- **PROBLEM TO WORK ON**: For every line in the records below that holds "both", make a copy.

Stored dataset items:
Source: an optimization exercise on an open RTL-to-GDS flow (aim: a short achievable clock period and few clock cycles). Production flows keep margins and buffers that such runs may drop.
The RTL was checked by simulation tests, not by an equivalence proof against the original design.
No activity file was given, so power comes from the tool's default toggle rates.

`flow/run.sh`:
```
#!/bin/bash
# synth_recipe.tcl (not shown) runs the flow's synth.tcl, then flattens the netlist and writes it again
# the make line also repeats each setting of config.mk as NAME=value (left out here)
make -C /OpenROAD-flow-scripts/flow DESIGN_CONFIG=/design/flow/config.mk WORK_HOME=/design/flow/orfs CLKGATE_MAP_FILE= SYNTH_SCRIPT=/design/flow/synth_recipe.tcl finish
```
`flow/constraint.sdc`:
```
create_clock -name core_clock -period 8.0 [get_ports {clock_i}]
set_input_delay 1.6000 -clock core_clock [delete_from_list [all_inputs] [get_ports {clock_i}]]
set_output_delay 1.6000 -clock core_clock [all_outputs]
set_load 0.01 [all_outputs]
```
`flow/config.mk`:
```
export PLATFORM = sky130hd
export DESIGN_NAME = cpu
export DESIGN_NICKNAME = cpu
export VERILOG_FILES = /design/flow/design.v
export SDC_FILE = /design/flow/constraint.sdc
export NUM_CORES = 4
export LEC_CHECK = 0
export CAP_MARGIN = 20
export CORE_MARGIN = 2
export CORE_UTILIZATION = 40
export SLEW_MARGIN = 20
```
This is an optimization exercise on Yosys and OpenROAD, whose aim is small area, not a production implementation. Only simulation tests tie the RTL to the original design; equivalence was not proved. The clock port is modelled as an ideal driver; clocking choices that lean on that would not hold on a real chip. Power and IR drop assume default switching activity.

==> flow/design.v <==
module topmodule(input clk_in,
    input rst,
    input clr,
    input ent,
    input chg,
    output [4:0] led,
    output [3:0] AN,
    input [3:0] sw,
    output [6:0] seven_out
    );
    reg [1:0] nd;    
    reg [1:0] m3;    
    reg       odd;   
    reg [2:0] m5;    
    always @(posedge clk_in or posedge rst)
        if (rst) begin
            m3 <= 2'b00;
            odd <= 1'b0;
            m5 <= 3'b000;
        end else begin
            m3 <= {m3[0], ~(m3[1] | m3[0])};
            odd <= ~odd;
            m5 <= {m5[1:0], ~(m5[2] | m5[1])};
        end
    wire dtick = m3[1] & ~odd;                             
    wire btick = odd & (nd[0] ~^ m3[1]) & m5[2] & ~m5[1];  
    reg [2:0] e_s, c_s, g_s;
    reg e_p, c_p, g_p;
    always @(posedge clk_in or posedge rst)
        if (rst) begin
            e_s <= 3'b000; c_s <= 3'b000; g_s <= 3'b000;
            e_p <= 1'b0; c_p <= 1'b0; g_p <= 1'b0;
        end else if (btick) begin
            e_s <= {e_s[1:0], ent};
            c_s <= {c_s[1:0], clr};
            g_s <= {g_s[1:0], chg};
            e_p <= e_s[1] & ~e_s[2];
            c_p <= c_s[1] & ~c_s[2];
            g_p <= g_s[1] & ~g_s[2];
        end
    reg [3:0] ls;
    reg [1:0] ev;
    localparam [1:0] EV_SAME = 2'b00, EV_NEXT = 2'b01, EV_FIRST = 2'b11, EV_SPEC = 2'b10;
    reg [3:0] sws;        
    reg [15:0] pw;        
    reg match;            
    reg locked;
    wire l_dig = ~ls[3];
    wire l_idle = ls[3] & ls[0];
    wire l_unl = ls[3] & ~ls[1];
    wire s_chk  = l_dig & ~ls[2] & (ls[1:0] == 2'b11) & (ev == EV_NEXT);
    wire s_rest = (l_dig & ~ls[2] & (ls[1:0] == 2'b11) & (ev == EV_SPEC))
                | (l_dig & ls[2] & (ls[1:0] == 2'b11) & (ev == EV_NEXT))
                | (ls[3] & ~ls[0] & (ev == EV_SAME));
    wire s_idle = l_idle & (ev == EV_SAME);
    wire s_dig  = ~s_chk & ~s_rest & ~s_idle;
    wire s_new  = l_dig ? ls[2] : (ev == EV_SPEC);
    wire [1:0] s_idx = (ev == EV_NEXT) ? ls[1:0] + 2'd1 : (ev == EV_FIRST | ev == EV_SPEC | ~l_dig) ? 2'd00 : ls[1:0];
    always @(posedge clk_in or posedge rst)
        if (rst) begin
            ls <= 4'b1111;
            ev <= 2'b00;
        end else if (btick) begin
            if (s_chk)
                ev <= EV_SPEC;
            else begin
                ls <= s_dig ? {2'b00, s_new, s_idx} : s_rest ? {2'b10, locked | l_dig & ls[2], 1'b0} : 4'b1111;
                if (s_dig)
                    ev <= e_p ? EV_NEXT : c_p ? EV_FIRST : EV_SAME;
                else if (s_idle)
                    ev <= (e_p | c_p) ? EV_FIRST : EV_SAME;
                else
                    ev <= e_p ? EV_FIRST : (g_p & ~locked) ? EV_SPEC : EV_SAME;
            end
        end
    always @(posedge clk_in)
        if (btick) begin
            if (!s_chk) sws <= sw;
            if (s_idle | (s_rest & l_dig & ls[2])) locked <= 1'b1;
            if (s_chk) locked <= match ^ locked;
        end
    assign led[4] = 1'b0;
    assign led[3:0] = ls + 4'd1;
    reg [4:0] ch;       
    wire [1:0] pos = ~ls[1:0];           
    wire above = nd > pos;
    wire at    = nd == pos;
    reg [3:0] pwj;
    always @(*)
        case (nd)
            2'd0: pwj = pw[3:0];
            2'd1: pwj = pw[7:4];
            2'd2: pwj = pw[11:8];
            default: pwj = pw[15:12];
        endcase
    reg [4:0] cc;
    always @(*) begin
        if (!ls[3]) begin
            if (at) cc = {1'b0, sws};
            else if (ls[2] & above) cc = {1'b0, pwj};
            else if (above) cc = 5'b10000;       
            else cc = 5'h0A;                      
        end else if (l_unl) begin                  
            case (nd)
                2'd3: cc = 5'h00;
                2'd2: cc = 5'b10001;
                2'd1: cc = 5'h0E;
                default: cc = 5'h0C;
            endcase
        end else begin                            
            case (nd)
                2'd3: cc = 5'h0F;
                2'd2: cc = 5'h0D;
                2'd1: cc = 5'h05;
                default: cc = 5'h0D;
            endcase
        end
    end
    wire entered = ~ls[3] & (ev == EV_NEXT);
    always @(posedge clk_in)
        if (entered & ~ls[2] & at) match <= (match | ls[1:0] == 2'd0) & (sws == pwj);
    wire [3:0] pwd = sws & {4{~l_idle}};
    wire pw_we = l_idle | (entered & ls[2] & at);
    always @(posedge clk_in)
        if (pw_we)
            case (nd)
                2'd0: pw[3:0] <= pwd;
                2'd1: pw[7:4] <= pwd;
                2'd2: pw[11:8] <= pwd;
                default: pw[15:12] <= pwd;
            endcase
    always @(posedge clk_in or posedge rst)
        if (rst) begin
            nd <= 2'd0;
            ch <= 5'h00;
        end else if (dtick) begin
            nd <= nd + 2'd1;
            ch <= cc;
        end
    wire first = l_idle & ~ch[0];
    assign AN[0] = ~(nd == 2'd1 | (nd == 2'd0 & first));
    assign AN[1] = ~(nd == 2'd2);
    assign AN[2] = ~(nd == 2'd3);
    assign AN[3] = ~(~first & nd == 2'd0);
    reg [6:0] seg;
    always @(*)
        if (ch[4])
            seg = ch[0] ? 7'b0011000 : 7'b1111110;
        else
            case (ch[3:0])
                4'h0: seg = 7'b0000001;
                4'h1: seg = 7'b1001111;
                4'h2: seg = 7'b0010010;
                4'h3: seg = 7'b0000110;
                4'h4: seg = 7'b1001100;
                4'h5: seg = 7'b0100100;
                4'h6: seg = 7'b0100000;
                4'h7: seg = 7'b0001111;
                4'h8: seg = 7'b0000000;
                4'h9: seg = 7'b0000100;
                4'hA: seg = 7'b0001000;
                4'hB: seg = 7'b1100000;
                4'hC: seg = 7'b0110001;
                4'hD: seg = 7'b1000010;
                4'hE: seg = 7'b0110000;
                default: seg = 7'b0111000;
            endcase
    assign seven_out = seg;
endmodule
clock: 10.0 ns
lec_check: 0
abc_area: 1
cap_margin: 0
core_margin: 2
core_utilization: 40
gpl_timing_driven: 0
slew_margin: 0
standard.sh (not shown) runs the stock make flow with config.mk's settings and CLKGATE_MAP_FILE= SYNTH_SCRIPT=/design/flow/synth_recipe.tcl, a recipe that flattens the netlist after the stock synthesis.
==> flow/flow/run.sh <==
#!/bin/bash
# Layout flow: the standard synthesis; then the combinational logic is
# mapped again for area with several ABC scripts (flip-flops kept exactly as
# synthesized) and the smallest result is kept; then the standard layout
# with the smallest buffer on the ports and a clock tree without dummy loads
# and with a small root buffer.
set -euo pipefail
W=$(pwd)
F=$W/flow
LIB=$FLOW_HOME/platforms/sky130hd/lib/sky130_fd_sc_hd__tt_025C_1v80.lib
R=$W/orfs/results/sky130hd/topmodule/base

bash standard.sh synth > $W/synth.log 2>&1
cp $R/1_2_yosys.v $W/std_synth.v

DU=$(grep -oE 'cell \("?sky130_fd_sc_hd__(lpflow|probe)[A-Za-z0-9_]*' $LIB | sed -E 's/cell \("?//' | tr '\n' ' ')
# candidate ABC scripts: deepsyn with a fixed number of steps and several
# seeds (deterministic), and a plain one
mkdir -p $W/abc
for i in $(seq 1 32); do
    printf 'strash\n&get -n\n&deepsyn -J 300 -T 100 -S %d\n&put\ndch -f\namap\ntopo\n' $i > $W/abc/s$i.abc
done
printf 'strash\ndch -f\namap\ntopo\n' > $W/abc/s0.abc
for s in $W/abc/s*.abc; do
    n=$(basename $s .abc)
    RS_IN=$W/std_synth.v RS_OUT=$W/resynth_$n.v RS_LIB=$LIB RS_SCRIPT=$s RS_DONTUSE="$DU" \
        yosys -c $F/resynth.tcl > $W/resynth_$n.log 2>&1 &
    [[ $(jobs -r | wc -l) -ge ${NUM_CORES:-4} ]] && wait -n
done
wait
best=""; barea=""
for s in $W/abc/s*.abc; do
    n=$(basename $s .abc)
    a=$(grep "Chip area for top module" $W/resynth_$n.log | awk '{print $NF}')
    echo "$n $a" >> $W/resynth_areas.txt
    if [[ -z "$barea" ]] || awk "BEGIN{exit !($a < $barea)}"; then best=$n; barea=$a; fi
done
echo "best $best $barea" >> $W/resynth_areas.txt
cp $W/resynth_$best.v $R/1_2_yosys.v
for f in $W/resynth_s*.v; do [[ $f == $W/resynth_$best.v ]] || rm -f $f; done
touch $R/1_2_yosys.v

export BUFFER_PORTS_ARGS="-buffer_cell sky130_fd_sc_hd__buf_1"
export CTS_ARGS="$(cat $F/cts_args)"
export POST_CTS_TCL=$F/post_cts.tcl
bash standard.sh finish > $W/layout.log 2>&1
Other scripts of this flow, unchanged in this note and not shown: flow/flow/cts_args, flow/flow/post_cts.tcl, flow/flow/resynth.tcl
The first run went through all stages and came out clean.
Then changed:
--- a/flow/design.v
+++ b/flow/design.v
@@ -96,16 +96,16 @@
     reg [4:0] cc;
     always @(*) begin
         if (!ls[3]) begin
             if (at) cc = {1'b0, sws};
             else if (ls[2] & above) cc = {1'b0, pwj};
-            else if (above) cc = 5'b10000;       
+            else if (above) cc = 5'b10001;       
             else cc = 5'h0A;                      
         end else if (l_unl) begin                  
             case (nd)
                 2'd3: cc = 5'h00;
-                2'd2: cc = 5'b10001;
+                2'd2: cc = 5'b10000;
                 2'd1: cc = 5'h0E;
                 default: cc = 5'h0C;
             endcase
         end else begin                            
             case (nd)
@@ -143,11 +143,11 @@
     assign AN[2] = ~(nd == 2'd3);
     assign AN[3] = ~(~first & nd == 2'd0);
     reg [6:0] seg;
     always @(*)
         if (ch[4])
-            seg = ch[0] ? 7'b0011000 : 7'b1111110;
+            seg = ~ch[0] ? 7'b0011000 : 7'b1111110;
         else
             case (ch[3:0])
                 4'h0: seg = 7'b0000001;
                 4'h1: seg = 7'b1001111;
                 4'h2: seg = 7'b0010010;
Effect: Global-route usage came out higher by 0.25 points. Setup slack is better by 0.32 ns. Total power came out lower slightly. Clock-buffer cell count is unchanged. Die area came out lower slightly. Critical path depth is unchanged. Final area came out lower slightly. Core utilization came out lower by 0.11 points. Via count came out lower by a few percent. Combinational power came out lower by a few percent.

## afterwards: timing with drivers on the ports
No port has a modelled driver above. Below, the same layouts with a new extraction and two added sets of constraints.
Step 1, drivers: a clkbuf_16 drives clk_in and a buf_2 each remaining input, both assumed.
Step 2 moves the port delays by t, midway between the first and last clock arrival at a register: inputs arrive t later, outputs are due t later. That takes back most of the time a late clock gives input paths.
a / b / c = ideal ports / drivers / drivers and shift; a / b = the first two.
run | shift t [ns] | setup WS [ns] | latest minus earliest clock arrival (ns) | worst data-port slew with drivers (ns)
the first run | 0.404 | 5.769 / 5.741 / 6.145 | 0.027 / 0.028 | 0.03
the second run | 0.409 | 6.092 / 6.067 / 6.477 | 0.014 / 0.013 | 0.04
After both steps every run listed still meets setup and hold.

- **RESPONSE**:
Step 1, drivers: a clkbuf_16 drives clk_in and a buf_2 each remaining input, both assumed.
After both steps every run listed still meets setup and hold.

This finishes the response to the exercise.